» WHAT NEEDS TO BE DONE
Among the lines below, a stretch begins at the one with "out/qor.txt, run 1" and ends at the one with "Hold Crit Class: flip-flop to flip-flop". Repeat that stretch exactly, ends included.

Saved entries:
━━━━━━━━━━━━━━━━
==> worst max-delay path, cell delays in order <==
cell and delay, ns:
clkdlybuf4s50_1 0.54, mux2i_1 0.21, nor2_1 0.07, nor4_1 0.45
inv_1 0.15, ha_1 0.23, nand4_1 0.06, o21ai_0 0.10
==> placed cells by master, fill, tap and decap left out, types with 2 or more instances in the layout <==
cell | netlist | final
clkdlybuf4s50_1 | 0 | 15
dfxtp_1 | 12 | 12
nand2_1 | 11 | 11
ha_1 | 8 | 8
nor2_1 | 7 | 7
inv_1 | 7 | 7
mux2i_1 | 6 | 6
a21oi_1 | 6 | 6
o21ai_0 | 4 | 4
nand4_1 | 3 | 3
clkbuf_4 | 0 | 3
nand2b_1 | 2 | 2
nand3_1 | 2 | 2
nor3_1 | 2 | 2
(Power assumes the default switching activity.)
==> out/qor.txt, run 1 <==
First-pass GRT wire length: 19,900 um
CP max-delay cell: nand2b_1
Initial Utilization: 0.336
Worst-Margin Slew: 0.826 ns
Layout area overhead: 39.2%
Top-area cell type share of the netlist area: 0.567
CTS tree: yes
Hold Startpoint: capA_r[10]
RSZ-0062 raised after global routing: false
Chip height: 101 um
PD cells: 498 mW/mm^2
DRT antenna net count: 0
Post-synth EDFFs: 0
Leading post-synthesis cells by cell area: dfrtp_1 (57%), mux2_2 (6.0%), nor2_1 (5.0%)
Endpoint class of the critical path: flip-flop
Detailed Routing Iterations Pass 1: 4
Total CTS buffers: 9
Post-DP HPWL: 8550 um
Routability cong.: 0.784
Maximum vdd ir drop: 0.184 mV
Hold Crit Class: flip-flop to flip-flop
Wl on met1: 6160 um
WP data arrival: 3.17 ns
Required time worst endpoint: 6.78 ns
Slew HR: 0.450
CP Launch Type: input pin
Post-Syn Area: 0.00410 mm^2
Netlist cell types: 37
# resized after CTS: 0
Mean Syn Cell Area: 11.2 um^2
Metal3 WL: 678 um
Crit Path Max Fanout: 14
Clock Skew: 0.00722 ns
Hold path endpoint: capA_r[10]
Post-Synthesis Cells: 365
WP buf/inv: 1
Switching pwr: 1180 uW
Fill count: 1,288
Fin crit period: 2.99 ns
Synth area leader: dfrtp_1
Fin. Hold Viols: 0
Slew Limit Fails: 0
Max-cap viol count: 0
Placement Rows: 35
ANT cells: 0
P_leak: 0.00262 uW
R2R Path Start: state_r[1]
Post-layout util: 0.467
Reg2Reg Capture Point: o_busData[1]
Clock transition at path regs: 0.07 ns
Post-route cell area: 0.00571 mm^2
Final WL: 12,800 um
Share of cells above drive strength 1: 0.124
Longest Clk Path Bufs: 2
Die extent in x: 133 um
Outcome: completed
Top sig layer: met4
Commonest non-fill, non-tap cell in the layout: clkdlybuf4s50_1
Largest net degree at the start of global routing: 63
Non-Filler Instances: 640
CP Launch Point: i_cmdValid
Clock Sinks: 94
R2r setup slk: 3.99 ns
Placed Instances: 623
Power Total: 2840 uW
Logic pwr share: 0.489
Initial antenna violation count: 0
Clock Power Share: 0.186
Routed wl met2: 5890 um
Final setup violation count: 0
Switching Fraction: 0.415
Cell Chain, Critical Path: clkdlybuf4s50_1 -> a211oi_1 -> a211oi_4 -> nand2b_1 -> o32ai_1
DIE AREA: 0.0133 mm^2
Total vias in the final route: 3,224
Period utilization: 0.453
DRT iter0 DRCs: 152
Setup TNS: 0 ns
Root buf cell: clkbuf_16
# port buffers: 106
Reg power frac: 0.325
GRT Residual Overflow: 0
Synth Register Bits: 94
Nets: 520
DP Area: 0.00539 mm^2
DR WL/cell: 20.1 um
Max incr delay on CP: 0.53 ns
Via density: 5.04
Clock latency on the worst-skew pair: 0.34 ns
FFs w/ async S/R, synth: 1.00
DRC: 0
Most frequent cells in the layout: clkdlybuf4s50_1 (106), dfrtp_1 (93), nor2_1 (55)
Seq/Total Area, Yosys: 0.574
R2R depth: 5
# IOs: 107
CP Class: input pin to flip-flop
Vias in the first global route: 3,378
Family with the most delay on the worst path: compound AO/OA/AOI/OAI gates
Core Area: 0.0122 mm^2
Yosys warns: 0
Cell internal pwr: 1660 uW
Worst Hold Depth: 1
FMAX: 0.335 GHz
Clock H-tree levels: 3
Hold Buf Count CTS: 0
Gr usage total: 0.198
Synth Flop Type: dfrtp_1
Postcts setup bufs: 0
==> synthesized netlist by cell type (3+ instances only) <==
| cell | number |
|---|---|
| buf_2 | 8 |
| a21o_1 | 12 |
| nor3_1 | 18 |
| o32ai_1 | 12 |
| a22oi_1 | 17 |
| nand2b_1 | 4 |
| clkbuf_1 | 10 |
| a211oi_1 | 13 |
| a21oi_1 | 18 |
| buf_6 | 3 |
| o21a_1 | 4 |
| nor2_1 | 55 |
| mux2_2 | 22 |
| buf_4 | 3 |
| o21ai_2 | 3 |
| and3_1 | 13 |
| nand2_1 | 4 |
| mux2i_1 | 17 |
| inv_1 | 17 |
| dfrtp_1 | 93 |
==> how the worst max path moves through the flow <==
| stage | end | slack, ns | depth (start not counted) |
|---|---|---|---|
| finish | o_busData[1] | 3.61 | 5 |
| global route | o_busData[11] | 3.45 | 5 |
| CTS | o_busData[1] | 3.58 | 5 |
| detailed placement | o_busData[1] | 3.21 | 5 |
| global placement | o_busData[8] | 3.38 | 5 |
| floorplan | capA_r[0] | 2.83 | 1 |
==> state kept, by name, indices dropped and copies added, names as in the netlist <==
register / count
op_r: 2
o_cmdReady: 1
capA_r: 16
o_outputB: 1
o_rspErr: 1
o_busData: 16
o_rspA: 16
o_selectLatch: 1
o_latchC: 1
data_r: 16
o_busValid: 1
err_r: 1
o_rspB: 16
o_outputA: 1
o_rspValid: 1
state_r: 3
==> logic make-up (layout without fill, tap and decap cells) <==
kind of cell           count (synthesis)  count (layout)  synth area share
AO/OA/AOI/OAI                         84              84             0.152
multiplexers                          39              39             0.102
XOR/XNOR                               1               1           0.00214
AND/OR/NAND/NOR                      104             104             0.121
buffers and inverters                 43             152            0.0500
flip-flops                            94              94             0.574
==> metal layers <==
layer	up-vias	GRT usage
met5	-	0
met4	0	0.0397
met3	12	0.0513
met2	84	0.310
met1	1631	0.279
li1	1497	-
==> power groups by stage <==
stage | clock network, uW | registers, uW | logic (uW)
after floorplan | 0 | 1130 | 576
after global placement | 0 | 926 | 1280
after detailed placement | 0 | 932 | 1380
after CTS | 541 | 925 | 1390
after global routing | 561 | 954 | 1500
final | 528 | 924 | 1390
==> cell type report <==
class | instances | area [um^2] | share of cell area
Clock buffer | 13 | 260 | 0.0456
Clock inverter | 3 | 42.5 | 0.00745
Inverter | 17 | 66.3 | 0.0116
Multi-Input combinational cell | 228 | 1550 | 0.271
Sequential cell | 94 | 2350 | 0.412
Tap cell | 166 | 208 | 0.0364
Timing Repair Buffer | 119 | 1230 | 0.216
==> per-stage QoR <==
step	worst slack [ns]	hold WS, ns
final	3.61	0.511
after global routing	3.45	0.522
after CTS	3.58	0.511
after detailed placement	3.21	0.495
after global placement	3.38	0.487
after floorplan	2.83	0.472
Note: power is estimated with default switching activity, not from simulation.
**src/rtl/credit_pkg.sv**
```systemverilog
// Shared types and defaults for the credit flow-control sender side.
//   CREDIT_MAX   : default maximum credit count (downstream buffer depth)
//   credit_t     : credit count type able to hold 0..CREDIT_MAX
//   err_flags_t  : sticky protocol error flags {overflow, ret_zero}
package credit_pkg;
  localparam int CREDIT_MAX       = 8;
  localparam int CREDIT_W_DEFAULT = $clog2(CREDIT_MAX + 1);
  localparam int RET_W_DEFAULT    = 2;

  typedef logic [CREDIT_W_DEFAULT-1:0] credit_t;

  typedef struct packed {
    logic overflow;
    logic ret_zero;
  } err_flags_t;
endpackage

```
**src/rtl/credit_counter_base.sv**
```systemverilog
// Saturating credit count register.
//   clk, reset      : clock, async active-low reset (count <- INIT_VAL)
//   max_count       : saturation ceiling
//   load            : reload INIT_VAL at next edge (wins over add/dec)
//   add_valid/count : credits added this cycle
//   dec             : one credit spent this cycle (caller guarantees count>0)
//   count           : registered count
//   count_next      : value count takes at next edge
//   sat             : this cycle's sum exceeded max_count and was clipped
module credit_counter_base #(
  parameter int                      CREDIT_WIDTH = 4,
  parameter int                      RET_WIDTH    = 2,
  parameter logic [CREDIT_WIDTH-1:0] INIT_VAL     = '0
) (
  input  logic                    clk,
  input  logic                    reset,
  input  logic [CREDIT_WIDTH-1:0] max_count,
  input  logic                    load,
  input  logic                    add_valid,
  input  logic [RET_WIDTH-1:0]    add_count,
  input  logic                    dec,
  output logic [CREDIT_WIDTH-1:0] count,
  output logic [CREDIT_WIDTH-1:0] count_next,
  output logic                    sat
);
  // One extra bit over the wider operand so credit+return never wraps.
  localparam int SW = ((CREDIT_WIDTH > RET_WIDTH) ? CREDIT_WIDTH : RET_WIDTH) + 1;

  logic [CREDIT_WIDTH-1:0] count_q, count_d;
  logic [SW-1:0]           sum;

  always_comb begin
    sum     = SW'(count_q) + (add_valid ? SW'(add_count) : '0) - SW'(dec);
    sat     = 1'b0;
    count_d = sum[CREDIT_WIDTH-1:0];
    if (load) begin
      count_d = INIT_VAL;
    end else if (sum > SW'(max_count)) begin
      sat     = 1'b1;
      count_d = max_count;
    end
  end

  always_ff @(posedge clk or negedge reset) begin
    if (!reset) count_q <= INIT_VAL;
    else        count_q <= count_d;
  end

  assign count      = count_q;
  assign count_next = count_d;
endmodule

```
**src/rtl/credit_counter.sv**
```systemverilog
// Sender-side credit tracker: grants sends while credit is available,
// absorbs multi-credit returns with saturation, raises sticky error flags.
//   clk, reset           : clock, async active-low reset
//   i__req / o__grant    : send request / combinational grant
//   i__ret_valid/_count  : credits returned by the receiver
//   i__reinit            : reload INIT_CREDIT, drop same-cycle return, block grant
//   i__err_clear         : clear sticky flags (a same-cycle new error wins)
//   o__credit(_next)     : registered count and its next-edge value
//   o__empty / o__full   : count==0 / count==NUM_CREDIT
//   o__err_overflow      : a return pushed credit past NUM_CREDIT
//   o__err_ret_zero      : return valid with zero count
module credit_counter
  import credit_pkg::*;
#(
  parameter int NUM_CREDIT   = CREDIT_MAX,
  parameter int CREDIT_WIDTH = $clog2(NUM_CREDIT + 1),
  parameter int INIT_CREDIT  = NUM_CREDIT,
  parameter int RET_WIDTH    = RET_W_DEFAULT
) (
  input  logic                    clk,
  input  logic                    reset,
  input  logic                    i__req,
  output logic                    o__grant,
  input  logic                    i__ret_valid,
  input  logic [RET_WIDTH-1:0]    i__ret_count,
  input  logic                    i__reinit,
  input  logic                    i__err_clear,
  output logic [CREDIT_WIDTH-1:0] o__credit,
  output logic [CREDIT_WIDTH-1:0] o__credit__next,
  output logic                    o__empty,
  output logic                    o__full,
  output logic                    o__err_overflow,
  output logic                    o__err_ret_zero
);
  logic [CREDIT_WIDTH-1:0] credit;
  logic                    grant, ret_valid_eff, sat, ret_zero_evt;
  err_flags_t              err_q, err_d;

  // Grant uses the registered count only, so a same-cycle return at zero
  // cannot enable it. Reset is an input here so the grant is masked while
  // reset is held regardless of the count.
  assign grant         = reset && i__req && (credit != '0) && !i__reinit;
  assign ret_valid_eff = i__ret_valid && !i__reinit;
  assign ret_zero_evt  = ret_valid_eff && (i__ret_count == '0);

  credit_counter_base #(
    .CREDIT_WIDTH (CREDIT_WIDTH),
    .RET_WIDTH    (RET_WIDTH),
    .INIT_VAL     (CREDIT_WIDTH'(INIT_CREDIT))
  ) u_base (
    .clk        (clk),
    .reset      (reset),
    .max_count  (CREDIT_WIDTH'(NUM_CREDIT)),
    .load       (i__reinit),
    .add_valid  (ret_valid_eff),
    .add_count  (i__ret_count),
    .dec        (grant),
    .count      (credit),
    .count_next (o__credit__next),
    .sat        (sat)
  );

  always_comb begin
    err_d          = err_q;
    err_d.overflow = (err_q.overflow && !i__err_clear) || sat;
    err_d.ret_zero = (err_q.ret_zero && !i__err_clear) || ret_zero_evt;
  end

  always_ff @(posedge clk or negedge reset) begin
    if (!reset) err_q <= '0;
    else        err_q <= err_d;
  end

  assign o__grant        = grant;
  assign o__credit       = credit;
  assign o__empty        = (credit == '0);
  assign o__full         = (credit == CREDIT_WIDTH'(NUM_CREDIT));
  assign o__err_overflow = err_q.overflow;
  assign o__err_ret_zero = err_q.ret_zero;
endmodule

```
**config.mk**
```make
export PLATFORM = sky130hd
export DESIGN_NAME = credit_counter
export DESIGN_NICKNAME = d
export VERILOG_FILES = /design/src/rtl/credit_pkg.sv /design/src/rtl/credit_counter_base.sv /design/src/rtl/credit_counter.sv
export SDC_FILE = /design/constraint.sdc
export NUM_CORES = 1
export LEC_CHECK = 0
export CAP_MARGIN = 20
export CELL_PAD_IN_SITES_DETAIL_PLACEMENT = 0
export CELL_PAD_IN_SITES_GLOBAL_PLACEMENT = 1
export CORE_MARGIN = 5
export CORE_UTILIZATION = 25
export CTS_CLUSTER_DIAMETER = 100
export DETAILED_ROUTE_END_ITERATION = 7
export HOLD_SLACK_MARGIN = 0.03
export PLACE_DENSITY = 0.72
export SETUP_SLACK_MARGIN = 0.05
export SYNTH_ARGS = -nofsm -noshare
export SYNTH_HDL_FRONTEND = slang
export SYNTH_SLANG_ARGS = --single-unit
```
**constraint.sdc**
```tcl
create_clock -name clk -period 5 [get_ports clk]
set_clock_uncertainty 0.05 [all_clocks]
set_input_delay 1.5 -clock clk [delete_from_list [all_inputs] [get_ports clk]]
set_output_delay 1.5 -clock clk [all_outputs]
set_load 0.01 [all_outputs]
```
==> results.md <==
- CTS Root Cell: sky130_fd_sc_hd__clkbuf_4
- Final antenna-violating net count: 0
- Met3 demand-to-capacity share in global routing: around 3.7%
- DR vias/cell: 4.38
- Combined global-route utilization of all metal layers: 11.1%
- Share of final-layout standard cells stronger than drive strength 1: a little over half
- Final worst slack: -0.178 ns
- X dimension of the die: about 56 µm
- Peak supply drop: between 0.0002 and 0.0003 V
- Final setup violation count: 4
- Synthesized area: 523 µm²
- GRT Residual Overflow: 0
- Depth of the CTS H-tree: 1
- Setup repair after global routing missed its margin: true
- Met1 GRT Util: between 10% and 20%
- Number of optimization iterations in the first detailed-route pass: 4
- Count of mapped cells out of synthesis: 57
- Number of I/O port buffers: 20
- Startpoint of the worst register-to-register path: u_base.count[3]
- Worst slew slack as a fraction of its limit: slightly above 80%
- Gate family responsible for the most delay along the worst path: simple AND/OR/NAND/NOR gates
- Number of antenna cells inserted: 0
- Number of buffers between clock root and the deepest sink: 2
- Final sum of negative setup slack: -0.538 ns
- Dpl cells: about 120
- Worst path arrival time: around 3.6 ns
- Clk sink count: 6
- Top achievable clock speed: around 190 MHz
- Period utilisation layout: 104%
- Area growth syn-to-layout: 112%
- Synth Area in XOR/XNOR: under 10%
- Clock edge transition at the registers on the reported setup and hold paths: roughly 0.050 ns
- Wire length of the first global-routing pass: 2780 µm
- Required time at the endpoint of the critical path: ~3.5 ns
- Main synth FF type: sky130_fd_sc_hd__dfrtp_1
- Detail-routed net length per standard cell: 12.8 µm
- Kind of path behind the tightest hold check: register to register
- Final critical-path required period: roughly 5.2 ns
- Synth Area in Simple Gates: between 20 and 25%
- Top cell types by occurrence after synthesis: 12 x sky130_fd_sc_hd__inv_1, 8 x sky130_fd_sc_hd__ha_1, 5 x sky130_fd_sc_hd__dfrtp_1
- Ordered cell list for the critical path: buf_12 > nor3_4 > ha_4 > inv_4 > ha_4 > inv_2 > fa_2 > nand2b_4 > a21oi_4 > xnor2_4 > or3_4 > buf_6
- Leading area contributor after synthesis: sky130_fd_sc_hd__dfrtp_1
- Non-filler cells, final: 130
- Post-synthesis net count: 74
- Hold path startpoint: o__err_ret_zero
- Cell with the most instances after synthesis: sky130_fd_sc_hd__inv_1
- Violated checks: negative setup slack
- Number of global-route vias before repair: about 630
- Cell types with the largest area share after synthesis: sky130_fd_sc_hd__dfrtp_1 24%, sky130_fd_sc_hd__ha_1 19%, sky130_fd_sc_hd__inv_1 8.6%
- Global routing met2 resource utilization: 20.1%
- Result of the run: complete, but fails checks
- Core region area: approximately 2000 µm²
- Buffer and inverter count on the worst path: 4
- Final number of hold-violating endpoints: 0
- Antenna violations before repair: 0
- YS warnings: 0
- Launch point of the critical path: i__reinit
- Count of different cell masters after synthesis: 27
- Delay of the slowest cell on the worst path: ~0.4 ns
- Synth async-reset ratio: 100%
- Y dimension of the die: roughly 56 µm
- Filler cells: about 180
- Sequential element share of the synthesized area: approximately 29%
- Highest-delay cell along the critical path: sky130_fd_sc_hd__or3_4
- Number of flops mapped to enable cells by yosys: 0
- Initial DRC Count: 8
- Insertion delay to the later sink of the worst-skew pair: around 0.24 ns
- Max-cap violations: 0
- Total power divided by cell area: between 500 and 600 nW/µm²
- Starting utilization of the core area: approximately a quarter
- Remaining DRCs: 0
- Cell area after layout: between 1000 and 1500 µm²
- Nature of the critical path startpoint: input port
- R2r setup slk: 1.70 ns
- Post-CTS Hold Fix Bufs: 0
- HPWL after detailed placement: approximately 1300 µm
- Start-to-end type of the worst setup path: input port to output pin
- Pin count of the biggest net entering global routing: 7
- Cell area after placement: between 900 and 1000 µm²
- Routed wire length: approximately 1700 µm
- Share of the synthesized area in the top cell type: 23.9%
- Worst path most repeated cell: sky130_fd_sc_hd__ha_4
- Most Crowded Layer GR: met2
- Synthesis-stage register bit count: 6
- Total via count after detailed routing: around 570
- Clock tree from TritonCTS: done
- Pleak: ~0.51 nW
- Multiplexer share of the synthesized area: between 1.5 and 2%
- Dominant combinational cell family by area after synthesis: adder cells
- CP Capture Type: output pin
- Adder-cell share of the synthesized area: between 20% and 30%
- Number of nets at the end of the flow: 121
- Cell Rows: 16
- Critical path fanouts, max: 5
- TritonCTS buffer count: 3
- GPL Wtd Cong: approximately 0.71
- Total die area: roughly 3100 µm²
- Fraction of the mapped netlist area in compound gates: 10.5%
- Number of slew-limit violations in the final report: 0
- Number of top-level pins: 21
- Slew @ Worst Pin: 0.291 ns
- WHS: between 0.4 and 0.5 ns
- Average footprint of a synthesized cell: between 9 and 10 µm²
━━━━━━━━━━━━━━━━
» RESPONSE TO THIS TASK
==> out/qor.txt, run 1 <==
First-pass GRT wire length: 19,900 um
CP max-delay cell: nand2b_1
Initial Utilization: 0.336
Worst-Margin Slew: 0.826 ns
Layout area overhead: 39.2%
Top-area cell type share of the netlist area: 0.567
CTS tree: yes
Hold Startpoint: capA_r[10]
RSZ-0062 raised after global routing: false
Chip height: 101 um
PD cells: 498 mW/mm^2
DRT antenna net count: 0
Post-synth EDFFs: 0
Leading post-synthesis cells by cell area: dfrtp_1 (57%), mux2_2 (6.0%), nor2_1 (5.0%)
Endpoint class of the critical path: flip-flop
Detailed Routing Iterations Pass 1: 4
Total CTS buffers: 9
Post-DP HPWL: 8550 um
Routability cong.: 0.784
Maximum vdd ir drop: 0.184 mV
Hold Crit Class: flip-flop to flip-flop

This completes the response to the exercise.